---- Information given
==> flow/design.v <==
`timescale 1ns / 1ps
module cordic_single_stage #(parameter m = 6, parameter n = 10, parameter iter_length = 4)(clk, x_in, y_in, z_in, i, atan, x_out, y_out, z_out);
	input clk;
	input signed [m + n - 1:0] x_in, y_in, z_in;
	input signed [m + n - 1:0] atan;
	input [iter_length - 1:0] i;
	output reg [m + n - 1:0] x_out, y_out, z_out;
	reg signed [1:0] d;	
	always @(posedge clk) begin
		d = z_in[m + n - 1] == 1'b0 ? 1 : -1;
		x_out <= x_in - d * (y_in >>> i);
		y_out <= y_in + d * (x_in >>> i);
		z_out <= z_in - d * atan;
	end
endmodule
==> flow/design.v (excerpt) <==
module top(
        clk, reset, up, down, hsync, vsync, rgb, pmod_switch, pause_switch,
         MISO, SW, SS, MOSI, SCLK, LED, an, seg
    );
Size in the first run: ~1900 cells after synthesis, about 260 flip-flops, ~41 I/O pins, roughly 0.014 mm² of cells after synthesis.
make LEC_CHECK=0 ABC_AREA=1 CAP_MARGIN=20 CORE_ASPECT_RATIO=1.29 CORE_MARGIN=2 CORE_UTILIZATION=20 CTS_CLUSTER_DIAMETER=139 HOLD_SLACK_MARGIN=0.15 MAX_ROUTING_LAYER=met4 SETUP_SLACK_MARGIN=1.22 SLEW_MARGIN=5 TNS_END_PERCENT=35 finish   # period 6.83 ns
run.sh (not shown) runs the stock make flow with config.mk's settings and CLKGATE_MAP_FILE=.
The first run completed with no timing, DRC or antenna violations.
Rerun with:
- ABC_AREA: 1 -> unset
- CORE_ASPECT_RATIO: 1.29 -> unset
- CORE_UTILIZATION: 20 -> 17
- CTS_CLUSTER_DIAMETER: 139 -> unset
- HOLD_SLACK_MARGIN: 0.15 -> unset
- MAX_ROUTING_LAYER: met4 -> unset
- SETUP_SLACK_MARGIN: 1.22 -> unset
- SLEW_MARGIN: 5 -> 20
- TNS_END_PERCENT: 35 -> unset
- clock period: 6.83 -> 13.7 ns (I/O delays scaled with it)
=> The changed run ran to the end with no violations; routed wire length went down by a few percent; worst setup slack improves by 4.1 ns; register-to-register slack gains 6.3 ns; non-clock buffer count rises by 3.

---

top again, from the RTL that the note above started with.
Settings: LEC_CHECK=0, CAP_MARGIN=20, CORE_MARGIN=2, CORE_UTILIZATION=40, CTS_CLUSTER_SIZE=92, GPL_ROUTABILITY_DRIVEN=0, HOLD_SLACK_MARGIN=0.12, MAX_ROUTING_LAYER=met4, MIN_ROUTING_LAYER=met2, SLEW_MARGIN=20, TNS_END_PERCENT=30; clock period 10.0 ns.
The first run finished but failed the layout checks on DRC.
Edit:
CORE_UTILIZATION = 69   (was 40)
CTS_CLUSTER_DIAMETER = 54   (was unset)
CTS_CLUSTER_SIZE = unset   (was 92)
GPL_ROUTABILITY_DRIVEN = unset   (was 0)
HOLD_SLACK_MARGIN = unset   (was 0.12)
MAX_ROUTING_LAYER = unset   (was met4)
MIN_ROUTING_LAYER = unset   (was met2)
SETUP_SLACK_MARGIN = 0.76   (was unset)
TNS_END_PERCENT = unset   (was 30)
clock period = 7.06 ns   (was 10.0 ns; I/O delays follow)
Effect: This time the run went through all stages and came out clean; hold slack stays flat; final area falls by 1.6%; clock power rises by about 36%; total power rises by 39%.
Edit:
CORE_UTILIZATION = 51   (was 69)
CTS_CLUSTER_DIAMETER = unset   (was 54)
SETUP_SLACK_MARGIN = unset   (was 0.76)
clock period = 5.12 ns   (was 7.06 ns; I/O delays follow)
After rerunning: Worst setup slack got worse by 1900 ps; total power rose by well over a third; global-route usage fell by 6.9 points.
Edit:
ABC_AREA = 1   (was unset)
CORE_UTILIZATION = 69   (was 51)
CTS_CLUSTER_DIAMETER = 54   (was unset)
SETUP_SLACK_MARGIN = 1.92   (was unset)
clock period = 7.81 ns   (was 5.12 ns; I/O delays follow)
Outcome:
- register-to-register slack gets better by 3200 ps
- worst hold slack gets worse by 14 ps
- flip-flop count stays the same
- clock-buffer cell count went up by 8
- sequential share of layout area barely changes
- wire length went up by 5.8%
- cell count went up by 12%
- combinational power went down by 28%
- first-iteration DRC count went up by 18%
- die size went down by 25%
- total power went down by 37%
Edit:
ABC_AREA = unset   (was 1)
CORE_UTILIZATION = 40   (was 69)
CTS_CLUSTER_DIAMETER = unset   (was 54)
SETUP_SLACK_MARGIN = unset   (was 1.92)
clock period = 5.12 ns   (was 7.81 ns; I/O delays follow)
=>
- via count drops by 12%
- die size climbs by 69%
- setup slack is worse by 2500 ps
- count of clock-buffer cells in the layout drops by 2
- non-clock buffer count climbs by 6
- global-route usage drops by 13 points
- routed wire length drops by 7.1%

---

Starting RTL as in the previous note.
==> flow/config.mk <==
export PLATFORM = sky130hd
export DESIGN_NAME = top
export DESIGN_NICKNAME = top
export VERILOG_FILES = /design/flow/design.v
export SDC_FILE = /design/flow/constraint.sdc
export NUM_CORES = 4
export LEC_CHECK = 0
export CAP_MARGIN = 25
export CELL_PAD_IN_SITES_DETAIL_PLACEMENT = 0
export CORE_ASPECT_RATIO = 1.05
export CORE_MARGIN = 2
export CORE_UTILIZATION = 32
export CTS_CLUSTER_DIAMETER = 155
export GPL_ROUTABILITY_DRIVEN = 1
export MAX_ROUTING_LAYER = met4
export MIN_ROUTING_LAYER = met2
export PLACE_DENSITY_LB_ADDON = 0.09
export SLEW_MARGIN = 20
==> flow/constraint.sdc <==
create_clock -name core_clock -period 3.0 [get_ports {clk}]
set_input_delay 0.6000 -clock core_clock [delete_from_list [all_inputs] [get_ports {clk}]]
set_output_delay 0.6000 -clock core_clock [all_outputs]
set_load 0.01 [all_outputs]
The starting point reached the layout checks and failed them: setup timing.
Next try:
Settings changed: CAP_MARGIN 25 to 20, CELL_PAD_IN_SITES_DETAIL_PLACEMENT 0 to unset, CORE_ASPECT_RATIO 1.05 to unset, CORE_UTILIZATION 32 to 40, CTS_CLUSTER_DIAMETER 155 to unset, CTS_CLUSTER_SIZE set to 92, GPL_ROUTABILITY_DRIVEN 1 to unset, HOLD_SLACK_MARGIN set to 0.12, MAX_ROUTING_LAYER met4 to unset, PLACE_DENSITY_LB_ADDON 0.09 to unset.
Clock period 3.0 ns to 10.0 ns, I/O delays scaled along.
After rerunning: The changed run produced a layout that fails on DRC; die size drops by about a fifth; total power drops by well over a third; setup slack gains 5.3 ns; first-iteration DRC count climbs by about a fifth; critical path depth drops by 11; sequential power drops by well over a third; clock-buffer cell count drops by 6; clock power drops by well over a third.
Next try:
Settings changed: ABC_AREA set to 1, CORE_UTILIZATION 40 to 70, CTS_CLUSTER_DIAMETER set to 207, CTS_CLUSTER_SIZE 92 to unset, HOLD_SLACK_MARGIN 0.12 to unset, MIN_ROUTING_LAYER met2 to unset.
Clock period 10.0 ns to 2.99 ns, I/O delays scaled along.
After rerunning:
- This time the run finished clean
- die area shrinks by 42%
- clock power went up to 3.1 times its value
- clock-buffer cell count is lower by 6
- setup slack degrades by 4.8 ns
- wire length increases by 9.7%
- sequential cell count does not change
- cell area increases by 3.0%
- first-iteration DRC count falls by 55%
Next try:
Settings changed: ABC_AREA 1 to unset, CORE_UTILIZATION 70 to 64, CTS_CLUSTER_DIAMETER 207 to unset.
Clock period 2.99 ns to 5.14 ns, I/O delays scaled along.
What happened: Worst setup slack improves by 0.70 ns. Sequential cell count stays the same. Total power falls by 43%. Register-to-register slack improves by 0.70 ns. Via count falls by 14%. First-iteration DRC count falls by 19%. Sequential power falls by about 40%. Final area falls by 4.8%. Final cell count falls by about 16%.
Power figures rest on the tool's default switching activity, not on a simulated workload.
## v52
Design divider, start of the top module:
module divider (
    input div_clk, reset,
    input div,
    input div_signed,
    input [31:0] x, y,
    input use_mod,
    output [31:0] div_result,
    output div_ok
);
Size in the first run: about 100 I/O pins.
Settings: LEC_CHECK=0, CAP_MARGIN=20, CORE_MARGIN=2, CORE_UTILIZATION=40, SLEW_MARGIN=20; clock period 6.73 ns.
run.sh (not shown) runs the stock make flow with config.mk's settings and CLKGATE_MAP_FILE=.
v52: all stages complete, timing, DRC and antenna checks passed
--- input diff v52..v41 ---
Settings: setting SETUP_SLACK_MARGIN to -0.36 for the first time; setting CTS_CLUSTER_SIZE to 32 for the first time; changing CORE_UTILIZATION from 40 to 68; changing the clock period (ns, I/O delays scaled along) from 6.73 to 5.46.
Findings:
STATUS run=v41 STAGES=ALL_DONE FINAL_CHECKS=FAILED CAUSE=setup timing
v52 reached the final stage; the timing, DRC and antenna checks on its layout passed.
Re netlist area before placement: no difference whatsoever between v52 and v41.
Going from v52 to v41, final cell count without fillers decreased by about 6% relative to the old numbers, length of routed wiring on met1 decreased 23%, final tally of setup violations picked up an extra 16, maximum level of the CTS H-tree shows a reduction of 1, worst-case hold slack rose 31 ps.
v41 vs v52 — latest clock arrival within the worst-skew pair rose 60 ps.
--------
---- Information given
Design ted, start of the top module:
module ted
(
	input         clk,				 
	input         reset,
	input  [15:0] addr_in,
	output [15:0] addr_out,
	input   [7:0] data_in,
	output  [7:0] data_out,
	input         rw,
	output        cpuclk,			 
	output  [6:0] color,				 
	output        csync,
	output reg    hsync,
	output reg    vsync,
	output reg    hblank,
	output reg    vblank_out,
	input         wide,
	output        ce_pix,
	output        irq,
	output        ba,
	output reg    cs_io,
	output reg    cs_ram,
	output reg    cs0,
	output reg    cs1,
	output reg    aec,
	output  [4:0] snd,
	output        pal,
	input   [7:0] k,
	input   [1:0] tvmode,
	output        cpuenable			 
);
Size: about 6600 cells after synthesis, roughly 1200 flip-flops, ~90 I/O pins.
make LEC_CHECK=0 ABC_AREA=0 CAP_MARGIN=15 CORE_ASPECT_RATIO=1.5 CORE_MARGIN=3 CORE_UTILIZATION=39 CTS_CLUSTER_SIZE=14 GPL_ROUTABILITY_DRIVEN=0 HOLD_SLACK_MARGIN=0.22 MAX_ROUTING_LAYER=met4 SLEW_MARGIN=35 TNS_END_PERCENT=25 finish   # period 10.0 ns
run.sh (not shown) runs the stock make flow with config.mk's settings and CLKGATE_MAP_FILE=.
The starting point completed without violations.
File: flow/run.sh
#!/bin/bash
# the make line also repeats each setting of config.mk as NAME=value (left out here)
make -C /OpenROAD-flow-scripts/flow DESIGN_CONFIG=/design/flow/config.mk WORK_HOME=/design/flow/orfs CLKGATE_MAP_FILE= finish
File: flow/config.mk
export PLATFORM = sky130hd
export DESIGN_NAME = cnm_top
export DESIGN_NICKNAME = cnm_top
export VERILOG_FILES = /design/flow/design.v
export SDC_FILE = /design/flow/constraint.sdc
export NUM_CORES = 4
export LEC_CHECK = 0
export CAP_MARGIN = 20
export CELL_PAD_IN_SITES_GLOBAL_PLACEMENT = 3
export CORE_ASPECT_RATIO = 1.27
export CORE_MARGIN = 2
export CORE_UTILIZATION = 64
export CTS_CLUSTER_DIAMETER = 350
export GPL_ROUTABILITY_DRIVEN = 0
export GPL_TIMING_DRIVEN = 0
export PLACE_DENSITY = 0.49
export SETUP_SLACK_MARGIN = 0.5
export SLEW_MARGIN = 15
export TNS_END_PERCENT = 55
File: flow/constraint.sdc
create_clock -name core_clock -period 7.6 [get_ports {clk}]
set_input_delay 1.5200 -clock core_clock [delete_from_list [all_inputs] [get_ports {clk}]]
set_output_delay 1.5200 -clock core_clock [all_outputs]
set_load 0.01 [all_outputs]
--------
> Problem details:
Copy the lines above exactly, beginning at the line that has "- CORE_ASPECT_RATIO: 1.29 -> unset" and stopping after the line that has "clock period = 7.06", and omit the rest.

> Final answer:
- CORE_ASPECT_RATIO: 1.29 -> unset
- CORE_UTILIZATION: 20 -> 17
- CTS_CLUSTER_DIAMETER: 139 -> unset
- HOLD_SLACK_MARGIN: 0.15 -> unset
- MAX_ROUTING_LAYER: met4 -> unset
- SETUP_SLACK_MARGIN: 1.22 -> unset
- SLEW_MARGIN: 5 -> 20
- TNS_END_PERCENT: 35 -> unset
- clock period: 6.83 -> 13.7 ns (I/O delays scaled with it)
=> The changed run ran to the end with no violations; routed wire length went down by a few percent; worst setup slack improves by 4.1 ns; register-to-register slack gains 6.3 ns; non-clock buffer count rises by 3.

---

top again, from the RTL that the note above started with.
Settings: LEC_CHECK=0, CAP_MARGIN=20, CORE_MARGIN=2, CORE_UTILIZATION=40, CTS_CLUSTER_SIZE=92, GPL_ROUTABILITY_DRIVEN=0, HOLD_SLACK_MARGIN=0.12, MAX_ROUTING_LAYER=met4, MIN_ROUTING_LAYER=met2, SLEW_MARGIN=20, TNS_END_PERCENT=30; clock period 10.0 ns.
The first run finished but failed the layout checks on DRC.
Edit:
CORE_UTILIZATION = 69   (was 40)
CTS_CLUSTER_DIAMETER = 54   (was unset)
CTS_CLUSTER_SIZE = unset   (was 92)
GPL_ROUTABILITY_DRIVEN = unset   (was 0)
HOLD_SLACK_MARGIN = unset   (was 0.12)
MAX_ROUTING_LAYER = unset   (was met4)
MIN_ROUTING_LAYER = unset   (was met2)
SETUP_SLACK_MARGIN = 0.76   (was unset)
TNS_END_PERCENT = unset   (was 30)
clock period = 7.06 ns   (was 10.0 ns; I/O delays follow)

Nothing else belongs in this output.